For my first authentic jacket potato, I decided to go with the classic recipe: butter, cheddar cheese, and canned beans. And of course I picked up an imported can of Heinz Baked Beans, which, if you've ever ordered the "English Breakfast" while abroad, you've probably had cold along with eggs and sausage. The can is so iconic and identifiable that you can easily spot expat Englishmen in the store. When you're shopping for groceries, pay attention. If you see more than two cans of these beans in a cart, walk up and say, "Pardon me, but what part of England are you from?" You'll get one of two answers, either 1) "Gorblimey, I'm from Kentworthingstonshire!" or 2) "How did you know my spouse is British?" Bonus points for grabbing the last can off the shelf to see if the stiff upper lip survived the trip across the pond.

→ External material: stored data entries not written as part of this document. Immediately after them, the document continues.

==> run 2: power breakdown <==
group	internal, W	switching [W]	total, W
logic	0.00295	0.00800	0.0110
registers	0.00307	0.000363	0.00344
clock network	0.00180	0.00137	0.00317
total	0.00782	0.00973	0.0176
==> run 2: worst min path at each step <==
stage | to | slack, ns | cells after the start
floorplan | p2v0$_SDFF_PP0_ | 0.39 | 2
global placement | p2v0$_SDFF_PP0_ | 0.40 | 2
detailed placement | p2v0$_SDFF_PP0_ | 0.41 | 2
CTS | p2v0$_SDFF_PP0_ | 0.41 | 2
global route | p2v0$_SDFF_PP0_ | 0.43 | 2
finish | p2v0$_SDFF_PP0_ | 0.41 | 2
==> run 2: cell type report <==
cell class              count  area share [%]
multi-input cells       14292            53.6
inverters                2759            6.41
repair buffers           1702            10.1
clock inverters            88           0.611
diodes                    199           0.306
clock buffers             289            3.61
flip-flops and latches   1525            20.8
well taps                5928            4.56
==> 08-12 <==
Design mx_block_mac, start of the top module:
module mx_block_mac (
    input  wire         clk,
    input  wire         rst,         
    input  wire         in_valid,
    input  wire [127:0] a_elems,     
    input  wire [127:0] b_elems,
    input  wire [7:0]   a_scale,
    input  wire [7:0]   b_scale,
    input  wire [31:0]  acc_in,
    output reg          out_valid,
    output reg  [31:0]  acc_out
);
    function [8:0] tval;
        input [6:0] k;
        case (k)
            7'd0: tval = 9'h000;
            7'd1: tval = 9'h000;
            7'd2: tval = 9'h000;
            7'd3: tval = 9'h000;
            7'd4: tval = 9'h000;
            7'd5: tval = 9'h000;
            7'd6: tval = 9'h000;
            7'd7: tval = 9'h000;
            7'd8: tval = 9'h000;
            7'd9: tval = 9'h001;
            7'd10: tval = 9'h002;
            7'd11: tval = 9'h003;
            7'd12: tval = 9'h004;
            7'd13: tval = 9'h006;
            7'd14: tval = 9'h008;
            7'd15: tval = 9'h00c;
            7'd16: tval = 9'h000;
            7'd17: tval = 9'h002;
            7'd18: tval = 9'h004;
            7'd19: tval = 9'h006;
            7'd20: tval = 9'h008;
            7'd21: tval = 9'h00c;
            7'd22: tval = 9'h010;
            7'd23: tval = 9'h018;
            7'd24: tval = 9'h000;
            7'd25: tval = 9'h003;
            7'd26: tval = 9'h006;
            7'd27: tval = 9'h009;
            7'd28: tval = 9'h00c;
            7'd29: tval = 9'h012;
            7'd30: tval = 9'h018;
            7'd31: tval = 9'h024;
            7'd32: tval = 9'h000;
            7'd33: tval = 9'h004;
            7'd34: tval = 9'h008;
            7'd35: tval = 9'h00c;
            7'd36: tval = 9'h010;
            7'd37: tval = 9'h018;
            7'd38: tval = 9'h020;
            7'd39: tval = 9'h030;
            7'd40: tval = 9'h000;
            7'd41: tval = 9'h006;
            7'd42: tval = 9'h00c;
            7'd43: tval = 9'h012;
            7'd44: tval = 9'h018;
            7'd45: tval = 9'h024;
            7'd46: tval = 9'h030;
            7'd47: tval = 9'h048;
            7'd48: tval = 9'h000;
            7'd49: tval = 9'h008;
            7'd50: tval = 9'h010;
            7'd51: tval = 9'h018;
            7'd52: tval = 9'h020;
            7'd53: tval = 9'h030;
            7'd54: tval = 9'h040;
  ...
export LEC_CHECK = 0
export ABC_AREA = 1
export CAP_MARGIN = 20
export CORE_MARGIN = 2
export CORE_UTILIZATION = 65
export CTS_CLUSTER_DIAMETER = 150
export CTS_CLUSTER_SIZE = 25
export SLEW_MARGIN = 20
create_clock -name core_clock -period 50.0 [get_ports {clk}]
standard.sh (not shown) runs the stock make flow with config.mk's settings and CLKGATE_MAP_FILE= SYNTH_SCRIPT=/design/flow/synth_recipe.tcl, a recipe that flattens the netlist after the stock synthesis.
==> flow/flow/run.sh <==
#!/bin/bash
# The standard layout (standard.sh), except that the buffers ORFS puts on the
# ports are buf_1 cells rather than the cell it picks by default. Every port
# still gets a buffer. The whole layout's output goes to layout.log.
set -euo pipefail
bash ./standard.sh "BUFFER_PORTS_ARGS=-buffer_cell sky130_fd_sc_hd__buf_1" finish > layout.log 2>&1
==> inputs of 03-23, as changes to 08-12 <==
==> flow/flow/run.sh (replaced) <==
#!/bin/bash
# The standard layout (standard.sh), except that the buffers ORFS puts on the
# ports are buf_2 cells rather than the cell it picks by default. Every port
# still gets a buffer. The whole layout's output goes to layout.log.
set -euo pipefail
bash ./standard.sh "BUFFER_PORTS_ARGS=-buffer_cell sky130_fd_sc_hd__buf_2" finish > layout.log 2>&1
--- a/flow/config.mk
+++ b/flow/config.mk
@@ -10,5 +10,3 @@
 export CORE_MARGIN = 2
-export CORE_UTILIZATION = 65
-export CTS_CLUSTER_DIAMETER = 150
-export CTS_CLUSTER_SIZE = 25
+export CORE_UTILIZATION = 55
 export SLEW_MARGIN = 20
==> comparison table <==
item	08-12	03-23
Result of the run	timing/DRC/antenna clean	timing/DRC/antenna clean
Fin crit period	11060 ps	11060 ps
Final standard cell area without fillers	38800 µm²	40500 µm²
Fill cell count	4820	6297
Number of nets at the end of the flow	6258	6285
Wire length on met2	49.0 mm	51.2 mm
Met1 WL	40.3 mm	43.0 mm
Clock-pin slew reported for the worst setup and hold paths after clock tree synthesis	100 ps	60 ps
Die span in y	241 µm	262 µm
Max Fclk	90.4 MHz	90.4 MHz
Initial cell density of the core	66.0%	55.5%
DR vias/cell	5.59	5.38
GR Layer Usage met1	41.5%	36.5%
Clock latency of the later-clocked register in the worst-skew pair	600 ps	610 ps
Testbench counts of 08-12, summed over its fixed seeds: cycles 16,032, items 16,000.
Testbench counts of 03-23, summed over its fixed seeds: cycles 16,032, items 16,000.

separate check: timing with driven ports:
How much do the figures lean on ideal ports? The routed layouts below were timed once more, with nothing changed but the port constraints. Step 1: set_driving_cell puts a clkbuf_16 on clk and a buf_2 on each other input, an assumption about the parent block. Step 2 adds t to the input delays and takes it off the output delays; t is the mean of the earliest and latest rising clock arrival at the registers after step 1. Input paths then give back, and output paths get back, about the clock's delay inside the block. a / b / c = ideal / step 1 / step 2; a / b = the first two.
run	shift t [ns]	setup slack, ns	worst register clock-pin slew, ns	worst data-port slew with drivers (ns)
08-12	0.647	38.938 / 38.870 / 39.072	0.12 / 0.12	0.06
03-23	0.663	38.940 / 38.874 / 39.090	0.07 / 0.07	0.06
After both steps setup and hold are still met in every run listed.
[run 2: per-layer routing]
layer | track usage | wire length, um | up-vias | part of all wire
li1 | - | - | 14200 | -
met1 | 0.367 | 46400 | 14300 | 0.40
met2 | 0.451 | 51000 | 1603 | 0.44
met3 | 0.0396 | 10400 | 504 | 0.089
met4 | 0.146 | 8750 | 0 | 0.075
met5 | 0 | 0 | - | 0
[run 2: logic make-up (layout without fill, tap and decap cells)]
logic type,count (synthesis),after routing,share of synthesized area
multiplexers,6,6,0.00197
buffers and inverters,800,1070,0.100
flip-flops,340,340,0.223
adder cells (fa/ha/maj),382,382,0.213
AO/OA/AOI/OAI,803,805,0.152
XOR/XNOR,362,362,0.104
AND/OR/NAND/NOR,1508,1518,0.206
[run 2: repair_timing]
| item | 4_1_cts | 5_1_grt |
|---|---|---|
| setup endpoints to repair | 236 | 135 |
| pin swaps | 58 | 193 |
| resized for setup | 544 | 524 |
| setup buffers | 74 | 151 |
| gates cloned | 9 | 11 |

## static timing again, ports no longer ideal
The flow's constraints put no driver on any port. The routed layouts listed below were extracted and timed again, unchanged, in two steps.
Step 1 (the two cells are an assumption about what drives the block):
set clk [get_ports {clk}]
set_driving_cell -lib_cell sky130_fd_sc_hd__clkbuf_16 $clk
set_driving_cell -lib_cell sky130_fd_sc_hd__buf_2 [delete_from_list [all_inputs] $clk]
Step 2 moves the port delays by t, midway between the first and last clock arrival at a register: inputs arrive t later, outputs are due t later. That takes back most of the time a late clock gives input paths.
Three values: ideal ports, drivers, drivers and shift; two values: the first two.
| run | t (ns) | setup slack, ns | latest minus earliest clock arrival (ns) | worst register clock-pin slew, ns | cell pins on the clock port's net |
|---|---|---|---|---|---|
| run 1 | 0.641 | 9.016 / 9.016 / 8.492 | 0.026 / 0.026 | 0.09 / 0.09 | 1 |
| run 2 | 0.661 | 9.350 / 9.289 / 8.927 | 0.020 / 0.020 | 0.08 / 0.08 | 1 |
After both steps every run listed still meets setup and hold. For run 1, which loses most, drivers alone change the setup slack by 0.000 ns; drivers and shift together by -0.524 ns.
Source: an optimization exercise on an open RTL-to-GDS flow (aim: small area, a short achievable clock period and few clock cycles per item). Production flows keep margins and buffers that such runs may drop. RTL that was checked went through simulation tests only; none was proved equivalent to the original.

==> job 786 <==
==> flow/design.v <==
module brimet_divsqrt (
    input  wire        clk,
    input  wire        rst,
    input  wire        in_valid,
    output wire        in_ready,
    input  wire [7:0]  in_op,
    input  wire [31:0] in_a,
    input  wire [7:0]  in_aq,
    input  wire [31:0] in_b,
    input  wire [7:0]  in_bq,
    output reg         out_valid,
    output wire [31:0] out_val,
    output reg  [7:0]  out_q
);
    localparam [1:0] S_LOAD = 2'd0, S_RUN = 2'd1, S_FIN = 2'd2;
    reg  [1:0]  state;
    reg  [4:0]  cnt;
    reg  [25:0] W;       
    reg  [25:0] X;       
    reg  [25:0] Q;       
    reg  [9:0]  E;       
    reg         sq;      
    reg         ev;      
    reg         fa_ez, fa_eo, fb_ez, fb_eo, fb_mnz, f_sign, f_selb;
    wire run   = (state == S_RUN);
    wire fin   = (state == S_FIN);
    wire load  = (state == S_LOAD);
    wire first = (cnt == 5'd0);
    assign in_ready = fin;
    assign out_val  = {E[8:0], Q[22:0]};
    reg  [25:0] H;
    integer hk;
    always @* begin
        for (hk = 0; hk < 26; hk = hk + 1)
            H[hk] = sq && (ev ? (cnt == 25 - hk) : (hk <= 24 && cnt == 24 - hk));
    end
    wire [26:0] A  = {W, 1'b0};
    wire [27:0] D  = {1'b0, A} - {2'b00, X};
    wire        qb = ~D[27];
    wire [25:0] Wn = qb ? D[25:0] : A[25:0];
    wire [25:0] Xn = (X & ~H) | ({H[24:0], 1'b0} & {26{qb}}) | {1'b0, H[25:1]};
    wire [8:0] e_s  = {1'b0, E[7:0]} + {1'b0, ~Q[25:18]};           
    wire [9:0] e_div = {1'b0, e_s} - 10'd128;
    wire [9:0] e_sq  = {2'b00, E[7], ~E[7], E[6:1]};                  
    wire        late = ~Q[25];
    wire signed [9:0] te = E - {9'd0, late};
    wire        st  = (W != 26'd0);
    wire        inc = Q[0] & (st | Q[1]);
    wire [30:0] rs  = {te[7:0], Q[23:1]} + {30'd0, inc};
    wire        t_norm = (te >= 10'sd1);
    wire        t_up   = (te == 10'sd0) && (&Q[24:1]);
    wire        r_bad  = t_norm && ((te >= 10'sd255) || (rs[30:23] == 8'hFF));
    wire sp_bad  = sq ? (~fa_ez & (fa_eo | f_sign)) : (fa_eo | fb_ez | (fb_eo & fb_mnz));
    wire sp_zero = sq ? fa_ez : (fa_ez | (fb_eo & ~fb_mnz));
    wire bad     = sp_bad | (~sp_zero & r_bad);
    reg  [31:0] res;
    always @* begin
        if (bad)
            res = 32'h7FC0_0000;
        else if (sp_zero || !(t_norm || t_up))
            res = {f_sign, 31'd0};
        else if (t_norm)
            res = {f_sign, rs};
        else
            res = {f_sign, 8'd1, 23'd0};
    end
    wire [1:0] ca = {in_aq[7] & in_aq[6], in_aq[6]};
    wire [1:0] cb = {in_bq[7] & in_bq[6], in_bq[6]};
    always @(posedge clk) begin
        fa_ez  <= (in_a[30:23] == 8'h00);
        fa_eo  <= (in_a[30:23] == 8'hFF);
        fb_ez  <= (in_b[30:23] == 8'h00);
        fb_eo  <= (in_b[30:23] == 8'hFF);
        fb_mnz <= (in_b[22:0] != 23'd0);
        f_sign <= in_a[31] ^ (in_b[31] & ~in_op[0]);
        f_selb <= ~in_op[0] & (cb < ca);
        if (!load)
            out_q <= bad ? 8'h03 : (f_selb ? in_bq : in_aq);
    end
    always @(posedge clk) begin
        if (rst) begin
            state     <= S_LOAD;
            out_valid <= 1'b0;
        end else begin
            out_valid <= fin & in_valid;
            case (state)
                S_LOAD: if (in_valid) state <= S_RUN;
                S_RUN:  if (cnt == 5'd25 || (cnt == 5'd24 && Q[23])) state <= S_FIN;
                default: state <= S_LOAD;
            endcase
        end
    end
    always @(posedge clk) begin
        cnt <= run ? cnt + 5'd1 : 5'd0;
        W   <= load ? {2'b00, 1'b1, in_a[22:0]} : Wn;
        X   <= load ? {in_op[0] & ~in_a[23], ~(in_op[0] & ~in_a[23]),
                       in_b[22:0] & {23{~in_op[0]}}, 1'b0}
                    : Xn;
        if (load) begin
            sq <= in_op[0];
            ev <= in_op[0] & ~in_a[23];
            Q  <= {in_b[30:23], 17'd0, 1'b1};
            E  <= {2'b00, in_a[30:23]};
        end else if (fin) begin
            Q[22:0] <= res[22:0];
            E[8:0]  <= res[31:23];
        end else begin
            Q <= {Q[24:0], qb};
            if (first)
                E <= sq ? e_sq : e_div;
        end
    end
endmodule
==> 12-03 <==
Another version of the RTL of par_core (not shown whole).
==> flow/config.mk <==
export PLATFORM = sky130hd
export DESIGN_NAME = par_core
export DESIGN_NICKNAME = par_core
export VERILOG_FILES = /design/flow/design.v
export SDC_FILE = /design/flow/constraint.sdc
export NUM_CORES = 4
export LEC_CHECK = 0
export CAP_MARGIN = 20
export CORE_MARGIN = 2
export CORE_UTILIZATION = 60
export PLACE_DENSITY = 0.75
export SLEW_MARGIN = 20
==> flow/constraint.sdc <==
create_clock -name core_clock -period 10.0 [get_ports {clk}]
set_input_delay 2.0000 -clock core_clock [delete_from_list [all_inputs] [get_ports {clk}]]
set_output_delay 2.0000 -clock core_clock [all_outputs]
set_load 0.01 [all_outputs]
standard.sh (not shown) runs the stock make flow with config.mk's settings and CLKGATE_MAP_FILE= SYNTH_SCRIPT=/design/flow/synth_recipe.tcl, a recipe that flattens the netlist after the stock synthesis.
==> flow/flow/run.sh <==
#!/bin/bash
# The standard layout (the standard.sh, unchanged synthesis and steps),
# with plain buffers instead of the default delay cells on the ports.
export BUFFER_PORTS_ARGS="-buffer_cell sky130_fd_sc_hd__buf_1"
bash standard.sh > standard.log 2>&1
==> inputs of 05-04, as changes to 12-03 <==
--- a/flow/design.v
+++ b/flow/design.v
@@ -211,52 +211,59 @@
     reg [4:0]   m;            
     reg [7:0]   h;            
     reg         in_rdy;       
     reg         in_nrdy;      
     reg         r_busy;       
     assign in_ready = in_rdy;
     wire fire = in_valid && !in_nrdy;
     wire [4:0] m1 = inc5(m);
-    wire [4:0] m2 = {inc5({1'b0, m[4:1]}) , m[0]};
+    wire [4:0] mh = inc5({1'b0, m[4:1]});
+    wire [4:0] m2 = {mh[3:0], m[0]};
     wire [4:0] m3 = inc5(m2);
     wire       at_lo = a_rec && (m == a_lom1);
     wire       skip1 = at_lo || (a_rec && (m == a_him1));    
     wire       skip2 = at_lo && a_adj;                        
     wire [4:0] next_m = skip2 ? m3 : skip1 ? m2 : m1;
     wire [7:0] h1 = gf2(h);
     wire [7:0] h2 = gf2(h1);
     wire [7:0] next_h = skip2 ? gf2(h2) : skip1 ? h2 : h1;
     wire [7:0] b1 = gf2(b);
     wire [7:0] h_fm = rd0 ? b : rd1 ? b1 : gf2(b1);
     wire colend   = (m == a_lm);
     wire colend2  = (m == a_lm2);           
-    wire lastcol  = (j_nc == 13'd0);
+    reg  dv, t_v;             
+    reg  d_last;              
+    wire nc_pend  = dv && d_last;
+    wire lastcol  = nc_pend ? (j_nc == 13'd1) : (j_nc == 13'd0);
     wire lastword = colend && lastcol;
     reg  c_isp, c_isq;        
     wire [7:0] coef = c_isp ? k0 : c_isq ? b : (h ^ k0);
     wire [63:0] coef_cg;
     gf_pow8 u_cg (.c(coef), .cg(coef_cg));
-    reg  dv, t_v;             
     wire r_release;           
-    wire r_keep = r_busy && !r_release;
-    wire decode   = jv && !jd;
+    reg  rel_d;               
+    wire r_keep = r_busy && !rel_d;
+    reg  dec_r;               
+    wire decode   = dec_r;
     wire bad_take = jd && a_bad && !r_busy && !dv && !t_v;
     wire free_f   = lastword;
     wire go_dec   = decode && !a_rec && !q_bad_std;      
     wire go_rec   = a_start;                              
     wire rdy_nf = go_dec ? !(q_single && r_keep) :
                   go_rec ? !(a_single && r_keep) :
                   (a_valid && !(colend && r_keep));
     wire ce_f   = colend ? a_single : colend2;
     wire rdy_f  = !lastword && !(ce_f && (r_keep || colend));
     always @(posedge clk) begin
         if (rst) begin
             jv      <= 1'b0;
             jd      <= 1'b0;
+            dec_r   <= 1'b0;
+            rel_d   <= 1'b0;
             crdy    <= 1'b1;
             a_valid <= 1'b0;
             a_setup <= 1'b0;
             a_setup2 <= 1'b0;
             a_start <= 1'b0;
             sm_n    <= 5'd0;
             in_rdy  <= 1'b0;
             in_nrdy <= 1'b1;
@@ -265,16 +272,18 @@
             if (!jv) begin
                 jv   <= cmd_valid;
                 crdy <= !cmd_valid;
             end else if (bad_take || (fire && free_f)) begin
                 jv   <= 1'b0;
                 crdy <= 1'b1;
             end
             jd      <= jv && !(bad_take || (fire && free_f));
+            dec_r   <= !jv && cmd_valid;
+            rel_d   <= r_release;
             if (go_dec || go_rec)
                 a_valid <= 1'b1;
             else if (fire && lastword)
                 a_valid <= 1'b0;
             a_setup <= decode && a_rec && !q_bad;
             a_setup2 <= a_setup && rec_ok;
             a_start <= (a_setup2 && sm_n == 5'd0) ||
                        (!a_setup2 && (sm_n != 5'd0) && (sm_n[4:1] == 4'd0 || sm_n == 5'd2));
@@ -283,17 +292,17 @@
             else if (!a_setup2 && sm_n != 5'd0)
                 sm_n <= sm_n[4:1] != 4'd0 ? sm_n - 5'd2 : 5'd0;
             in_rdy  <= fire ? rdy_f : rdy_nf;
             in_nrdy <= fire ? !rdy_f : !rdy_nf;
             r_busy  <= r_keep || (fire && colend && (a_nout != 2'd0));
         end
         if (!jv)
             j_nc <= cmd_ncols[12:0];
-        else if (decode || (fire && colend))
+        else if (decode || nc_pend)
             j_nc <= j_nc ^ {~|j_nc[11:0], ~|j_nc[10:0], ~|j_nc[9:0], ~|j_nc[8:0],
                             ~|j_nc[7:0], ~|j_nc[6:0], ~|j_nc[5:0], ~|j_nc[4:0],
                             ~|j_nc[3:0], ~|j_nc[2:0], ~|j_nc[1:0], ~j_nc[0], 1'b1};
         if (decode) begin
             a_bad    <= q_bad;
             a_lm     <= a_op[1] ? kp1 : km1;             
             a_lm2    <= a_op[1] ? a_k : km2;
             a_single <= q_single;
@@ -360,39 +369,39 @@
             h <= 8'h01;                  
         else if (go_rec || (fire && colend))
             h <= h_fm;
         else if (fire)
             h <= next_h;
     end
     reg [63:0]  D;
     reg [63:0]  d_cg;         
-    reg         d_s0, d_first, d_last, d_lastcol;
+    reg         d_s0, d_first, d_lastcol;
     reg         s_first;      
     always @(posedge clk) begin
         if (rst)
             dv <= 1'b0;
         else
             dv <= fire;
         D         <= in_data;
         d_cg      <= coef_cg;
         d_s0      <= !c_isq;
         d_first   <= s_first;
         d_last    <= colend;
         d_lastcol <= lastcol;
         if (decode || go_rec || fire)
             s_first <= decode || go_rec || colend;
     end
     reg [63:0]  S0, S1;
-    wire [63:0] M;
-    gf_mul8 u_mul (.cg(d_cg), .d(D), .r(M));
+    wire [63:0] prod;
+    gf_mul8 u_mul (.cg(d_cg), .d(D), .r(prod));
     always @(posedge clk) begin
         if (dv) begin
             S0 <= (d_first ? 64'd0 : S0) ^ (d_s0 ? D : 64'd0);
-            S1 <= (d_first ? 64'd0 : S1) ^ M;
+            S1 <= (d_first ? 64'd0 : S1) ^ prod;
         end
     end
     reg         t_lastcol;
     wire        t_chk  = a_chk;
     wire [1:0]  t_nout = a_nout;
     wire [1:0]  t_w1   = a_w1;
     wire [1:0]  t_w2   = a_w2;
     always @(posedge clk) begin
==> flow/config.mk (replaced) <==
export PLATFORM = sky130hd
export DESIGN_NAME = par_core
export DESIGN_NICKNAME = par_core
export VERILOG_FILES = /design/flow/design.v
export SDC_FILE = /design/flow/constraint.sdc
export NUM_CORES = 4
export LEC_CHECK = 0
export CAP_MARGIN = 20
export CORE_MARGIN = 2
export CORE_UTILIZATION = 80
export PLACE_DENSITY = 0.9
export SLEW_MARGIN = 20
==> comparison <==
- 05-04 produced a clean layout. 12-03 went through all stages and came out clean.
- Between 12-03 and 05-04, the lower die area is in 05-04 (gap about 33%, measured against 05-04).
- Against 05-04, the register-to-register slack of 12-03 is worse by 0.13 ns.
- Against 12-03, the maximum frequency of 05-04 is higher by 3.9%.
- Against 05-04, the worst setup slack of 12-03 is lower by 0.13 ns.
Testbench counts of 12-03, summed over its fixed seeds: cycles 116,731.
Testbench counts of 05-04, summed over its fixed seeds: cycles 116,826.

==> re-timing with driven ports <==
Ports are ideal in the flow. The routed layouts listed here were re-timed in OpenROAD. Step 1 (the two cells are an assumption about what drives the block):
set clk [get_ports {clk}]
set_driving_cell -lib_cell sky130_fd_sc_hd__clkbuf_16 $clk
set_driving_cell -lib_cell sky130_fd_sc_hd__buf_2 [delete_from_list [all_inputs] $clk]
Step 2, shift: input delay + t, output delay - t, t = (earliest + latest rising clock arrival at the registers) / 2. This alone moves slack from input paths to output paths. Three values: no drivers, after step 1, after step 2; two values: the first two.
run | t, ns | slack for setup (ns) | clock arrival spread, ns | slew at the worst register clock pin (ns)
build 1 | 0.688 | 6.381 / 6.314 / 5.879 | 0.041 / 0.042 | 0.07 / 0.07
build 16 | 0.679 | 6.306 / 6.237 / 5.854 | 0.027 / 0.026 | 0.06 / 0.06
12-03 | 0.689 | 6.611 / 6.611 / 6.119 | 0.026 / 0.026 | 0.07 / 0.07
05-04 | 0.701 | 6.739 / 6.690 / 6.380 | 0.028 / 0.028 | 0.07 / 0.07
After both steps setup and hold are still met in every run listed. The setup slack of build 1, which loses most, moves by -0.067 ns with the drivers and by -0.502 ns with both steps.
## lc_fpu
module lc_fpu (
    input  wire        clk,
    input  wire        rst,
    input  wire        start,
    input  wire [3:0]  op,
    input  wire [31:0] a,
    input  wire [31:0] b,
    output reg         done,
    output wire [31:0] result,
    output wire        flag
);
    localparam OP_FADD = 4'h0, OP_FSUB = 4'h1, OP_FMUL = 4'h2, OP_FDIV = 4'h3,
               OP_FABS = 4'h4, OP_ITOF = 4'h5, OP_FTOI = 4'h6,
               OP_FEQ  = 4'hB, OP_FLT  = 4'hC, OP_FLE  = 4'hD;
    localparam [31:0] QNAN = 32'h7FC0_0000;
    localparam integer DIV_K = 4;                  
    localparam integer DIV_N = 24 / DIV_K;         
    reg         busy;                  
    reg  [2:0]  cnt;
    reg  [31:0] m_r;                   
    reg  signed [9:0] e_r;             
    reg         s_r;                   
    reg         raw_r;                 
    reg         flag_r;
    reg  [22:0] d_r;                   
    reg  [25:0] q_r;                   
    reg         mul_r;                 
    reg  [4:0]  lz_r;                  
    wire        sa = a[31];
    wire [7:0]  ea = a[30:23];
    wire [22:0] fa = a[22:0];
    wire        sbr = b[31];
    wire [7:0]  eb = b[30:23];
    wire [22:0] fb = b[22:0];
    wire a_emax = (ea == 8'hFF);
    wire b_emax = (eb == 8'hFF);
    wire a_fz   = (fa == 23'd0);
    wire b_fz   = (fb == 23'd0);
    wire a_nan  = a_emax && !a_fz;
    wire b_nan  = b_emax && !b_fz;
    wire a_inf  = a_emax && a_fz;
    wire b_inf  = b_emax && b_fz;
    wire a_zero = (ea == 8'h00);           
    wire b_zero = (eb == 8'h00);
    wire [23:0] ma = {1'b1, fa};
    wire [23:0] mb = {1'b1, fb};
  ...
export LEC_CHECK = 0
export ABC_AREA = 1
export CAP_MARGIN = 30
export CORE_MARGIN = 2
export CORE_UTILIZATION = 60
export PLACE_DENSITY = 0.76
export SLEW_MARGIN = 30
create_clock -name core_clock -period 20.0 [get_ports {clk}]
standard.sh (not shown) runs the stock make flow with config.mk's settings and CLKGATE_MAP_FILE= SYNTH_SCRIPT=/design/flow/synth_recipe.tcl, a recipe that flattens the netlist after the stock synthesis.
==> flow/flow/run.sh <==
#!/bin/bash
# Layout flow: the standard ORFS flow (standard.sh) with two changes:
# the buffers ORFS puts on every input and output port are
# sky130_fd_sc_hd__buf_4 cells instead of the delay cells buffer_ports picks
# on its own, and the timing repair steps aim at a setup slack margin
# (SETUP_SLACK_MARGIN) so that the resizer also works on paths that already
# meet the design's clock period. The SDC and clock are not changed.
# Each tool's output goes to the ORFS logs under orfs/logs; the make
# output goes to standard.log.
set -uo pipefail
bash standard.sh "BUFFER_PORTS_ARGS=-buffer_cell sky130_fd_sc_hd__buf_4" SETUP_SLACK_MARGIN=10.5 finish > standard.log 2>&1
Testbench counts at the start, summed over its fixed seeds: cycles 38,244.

My verdict? Surprisingly delicious. Piling starch on top of starch doesn't sound like a good idea, but somehow it works. And it must be noted that I split this among three people as a side dish, though in theory it's a standard budget dinner for one. I would recommend substituting some other brand of baked beans, and enhancing them with mustard, Worcestershire sauce, hot sauce, molasses, etc. The old tinned Heinz beans are serviceable but bland if you've been raised on the savory and sumptuous BBQ beans of the South.


fredric koeppel said...

no wine?

actually, we pile starch on starch all the time. think about red beans and rice, Hoppin' John (rice and beans), Mexican food that comes with -- ta-dah -- rice and beans, Indian food with lentils and rice.

Samantha Dugan said...

Looks delicious to me, but the starch on starch is comfort food for this Irish girl, raised in SoCal that spent summers in Mexico...rice, beans and tortillas is a favorite breakfasst food around these parts.

Looking forward to eating my fair share of those beans when I head to London, (for the first time) this fall, but I will hit up the English markets to see if I can find them before the trip because that tater looks delicious!

Benito said...

Fredric & Samantha,

Totally agreed on the double starch issue, and I love arroz y frijoles and pasta e fagioli and the dozens of Indian dishes--but in those cases, at least you've got smaller pieces, and thus different textures, flavors, sauces and seasonings between the ingredients, etc. A baked potato is the ultimate chunk o' starch, one big pile of polysaccharide goodness. The last thing I normally want on top of it is more starch, much less white navy beans imported from England.

But despite my misgivings, it worked out well. Also, silly trivia: while canned beans in the US are usually sweetened with high fructose corn syrup (I prefer molasses when making from scratch), these UK beans were sweetened with glucose syrup.